Hello. It seems you're not the only one observing similar behavior. I've attached a log snippet from another project.
It seems like an event (command) to start an Activity is just getting lost somewhere. It's hard to say where it happens, as the chain is quite long.
Here are my thoughts:
- PHP SDK: The SDK code is linear and deterministic without races and concurrency. I can assume that changing the PHP version might affect something (if you look at the changelog, there are several fixes about behavior of generators in the PHP changelog). By the way, which PHP version are you using?
- RR: Manages PHP workers and communicates with them via the Goridge protocol. Despite the presence of IO with accompanying asynchronous stuff on the Go side, losing a piece of the message is impossible (the command to start an Activity is sent as a single message along with the completion of the Workflow Task).
- RR Temporal Plugin <-> Temporal GoSDK <-> Temporal Service: My expertise is insufficient to comment on this. I can only hope that Workflow Task Completed and Activity Task Scheduled are recorded atomically.

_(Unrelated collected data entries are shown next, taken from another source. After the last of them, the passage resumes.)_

### src/rtl/mem_access_unit.sv
// Multi-cycle load/store initiator for a word-wide, byte-addressed data memory.
// Optional range checking is enabled by defining MEM_ACCESS_RANGE_CHECK_EN.
module mem_access_unit #(
  parameter int unsigned MEM_BYTES = 1024
) (
  input  logic        clk,
  input  logic        rst,
  input  logic        req_valid,
  output logic        req_ready,
  input  logic        req_we,
  input  logic [1:0]  req_size,
  input  logic        req_signed,
  input  logic [31:0] req_addr,
  input  logic [31:0] req_wdata,
  output logic        resp_valid,
  output logic [31:0] resp_rdata,
  output logic        resp_err,
  output logic        stall,
  output logic        mem_ce,
  output logic        mem_we,
  output logic [31:0] mem_addr,
  output logic [31:0] mem_wdata,
  input  logic [31:0] mem_rdata
);

  localparam logic [1:0] S_IDLE  = 2'd0;
  localparam logic [1:0] S_READ  = 2'd1;
  localparam logic [1:0] S_WRITE = 2'd2;
  localparam logic [1:0] S_RESP  = 2'd3;

`ifdef MEM_ACCESS_RANGE_CHECK_EN
  localparam logic RANGE_CHECK = 1'b1;
`else
  localparam logic RANGE_CHECK = 1'b0;
`endif

  logic [1:0]  state_q, state_d;
  logic [31:0] addr_q, addr_d;
  logic [1:0]  size_q, size_d;
  logic        we_q, we_d;
  logic        sgn_q, sgn_d;
  logic [31:0] wdata_q, wdata_d;
  logic [31:0] rdata_q, rdata_d;
  logic        err_q, err_d;

  logic [2:0]  nbytes;
  logic [32:0] last_byte;
  logic        misaligned, past_end, acc_err;
  logic [7:0]  ld_byte;
  logic [15:0] ld_half;
  logic [31:0] ld_ext, merged;

  always_comb begin
    nbytes     = req_size[1] ? 3'd4 : (req_size[0] ? 3'd2 : 3'd1);
    last_byte  = {1'b0, req_addr} + {30'b0, nbytes} - 33'd1;
    past_end   = last_byte >= 33'(MEM_BYTES);
    misaligned = ((req_size == 2'b01) && req_addr[0]) ||
                 (req_size[1] && (req_addr[1:0] != 2'b00));
    acc_err    = misaligned || (RANGE_CHECK && past_end);
  end

  always_comb begin
    state_d = state_q;
    addr_d  = addr_q;
    size_d  = size_q;
    we_d    = we_q;
    sgn_d   = sgn_q;
    wdata_d = wdata_q;
    rdata_d = rdata_q;
    err_d   = err_q;
    case (state_q)
      S_IDLE: begin
        if (req_valid) begin
          addr_d  = req_addr;
          size_d  = req_size;
          we_d    = req_we;
          sgn_d   = req_signed;
          wdata_d = req_wdata;
          err_d   = acc_err;
          // Word stores skip the read; sub-word stores need the old word first.
          if (acc_err)                  state_d = S_RESP;
          else if (req_we && req_size[1]) state_d = S_WRITE;
          else                          state_d = S_READ;
        end
      end
      S_READ: begin
        rdata_d = mem_rdata;
        state_d = we_q ? S_WRITE : S_RESP;
      end
      S_WRITE: state_d = S_RESP;
      default: state_d = S_IDLE;
    endcase
  end

  always_ff @(posedge clk) begin
    if (rst) begin
      state_q <= S_IDLE;
      addr_q  <= '0;
      size_q  <= '0;
      we_q    <= 1'b0;
      sgn_q   <= 1'b0;
      wdata_q <= '0;
      rdata_q <= '0;
      err_q   <= 1'b0;
    end else begin
      state_q <= state_d;
      addr_q  <= addr_d;
      size_q  <= size_d;
      we_q    <= we_d;
      sgn_q   <= sgn_d;
      wdata_q <= wdata_d;
      rdata_q <= rdata_d;
      err_q   <= err_d;
    end
  end

  always_comb begin
    ld_byte = rdata_q[{addr_q[1:0], 3'b000} +: 8];
    ld_half = addr_q[1] ? rdata_q[31:16] : rdata_q[15:0];
    case (size_q)
      2'b00:   ld_ext = {{24{sgn_q & ld_byte[7]}}, ld_byte};
      2'b01:   ld_ext = {{16{sgn_q & ld_half[15]}}, ld_half};
      default: ld_ext = rdata_q;
    endcase
    merged = rdata_q;
    if (size_q == 2'b00)      merged[{addr_q[1:0], 3'b000} +: 8] = wdata_q[7:0];
    else if (size_q == 2'b01) merged[{addr_q[1], 4'b0000} +: 16] = wdata_q[15:0];
  end

  always_comb begin
    req_ready  = (state_q == S_IDLE);
    stall      = (state_q == S_READ) || (state_q == S_WRITE) ||
                 ((state_q == S_IDLE) && req_valid && !rst);
    resp_valid = (state_q == S_RESP);
    resp_err   = (state_q == S_RESP) && err_q;
    resp_rdata = ((state_q == S_RESP) && !we_q && !err_q) ? ld_ext : '0;
    mem_ce     = 1'b0;
    mem_we     = 1'b0;
    mem_addr   = '0;
    mem_wdata  = '0;
    if (state_q == S_READ) begin
      mem_ce   = 1'b1;
      mem_addr = {addr_q[31:2], 2'b00};
    end else if (state_q == S_WRITE) begin
      mem_ce    = 1'b1;
      mem_we    = 1'b1;
      mem_addr  = {addr_q[31:2], 2'b00};
      mem_wdata = size_q[1] ? wdata_q : merged;
    end
  end

endmodule
$ cat src/rtl/pwm_pkg.sv
// ============================================================================
// Module      : pwm_pkg
// Description : Shared state encoding and counter limits for the PWM compare.
// Revision    : 1.0 - initial release
// ============================================================================
`default_nettype none

package pwm_pkg;

    typedef enum logic [1:0] {
        IDLE     = 2'd0,
        ARMED    = 2'd1,
        RUN      = 2'd2,
        RUN_PEND = 2'd3
    } pwm_state_t;

    localparam int PWM_WIDTH = 8;

    // Terminal count of a WIDTH-bit free-running counter.
    function automatic int cnt_max(input int width);
        return (1 << width) - 1;
    endfunction

    localparam int CNT_MAX = cnt_max(PWM_WIDTH);

endpackage

`default_nettype wire

$ cat src/rtl/pwm_compare.sv
// ============================================================================
// Module      : pwm_compare
// Description : Shadow-buffered duty compare against a free-running counter,
//               producing a registered PWM output and a period-boundary pulse.
// Revision    : 1.0 - initial release
// ============================================================================
`default_nettype none

module pwm_compare
    import pwm_pkg::*;
#(
    parameter int WIDTH = 8
) (
    input  logic             clk,
    input  logic             reset,
    input  logic [WIDTH-1:0] count,
    input  logic             count_en,
    input  logic [WIDTH-1:0] duty_in,
    input  logic             duty_valid,
    output logic             duty_ready,
    output logic             pwm_out,
    output logic             period_done
);

    localparam logic [WIDTH-1:0] c_cnt_max = WIDTH'(cnt_max(WIDTH));

    pwm_state_t       r_state;
    logic [WIDTH-1:0] r_duty_active;
    logic [WIDTH-1:0] r_duty_pend;
    logic             r_pwm_out;
    logic             r_period_done;

    logic             w_wrap;
    logic             w_accept;
    logic             w_active;

    // A stalled counter sitting at MAX is not a boundary; only an advancing one is.
    assign w_wrap     = count_en && (count == c_cnt_max);
    assign duty_ready = (r_state == IDLE) || (r_state == RUN);
    assign w_accept   = duty_valid && duty_ready;
    assign w_active   = (r_state == RUN) || (r_state == RUN_PEND);

    assign pwm_out     = r_pwm_out;
    assign period_done = r_period_done;

    always_ff @(posedge clk or posedge reset) begin
        if (reset) begin
            r_state       <= IDLE;
            r_duty_active <= '0;
            r_duty_pend   <= '0;
            r_pwm_out     <= 1'b0;
            r_period_done <= 1'b0;
        end else begin
            r_period_done <= w_wrap;
            // Compare uses pre-edge state/duty, so the swap on a wrap edge
            // first shows up in the compare against count 0.
            r_pwm_out     <= w_active && (count < r_duty_active);

            case (r_state)
                IDLE: begin
                    if (w_accept) begin
                        r_duty_pend <= duty_in;
                        r_state     <= ARMED;
                    end
                end
                ARMED: begin
                    if (w_wrap) begin
                        r_duty_active <= r_duty_pend;
                        r_state       <= RUN;
                    end
                end
                RUN: begin
                    // An accept coinciding with a wrap waits for the next wrap.
                    if (w_accept) begin
                        r_duty_pend <= duty_in;
                        r_state     <= RUN_PEND;
                    end
                end
                RUN_PEND: begin
                    if (w_wrap) begin
                        r_duty_active <= r_duty_pend;
                        r_state       <= RUN;
                    end
                end
                default: r_state <= IDLE;
            endcase
        end
    end

endmodule

`default_nettype wire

I haven't found similar issues in GoSDK, so it looks like the issue might be related with PHP-SDK / RR / PHP.
Hi @jackprice Please note this release: we found and fixed a bug that was likely causing non-deterministic behavior in your case.
@jackprice Could you please tell me if you were able to reproduce the non-deterministic behavior on the latest version of SDK?
Closing due to inactivity. The issue is presumably resolved in release 2.15.1.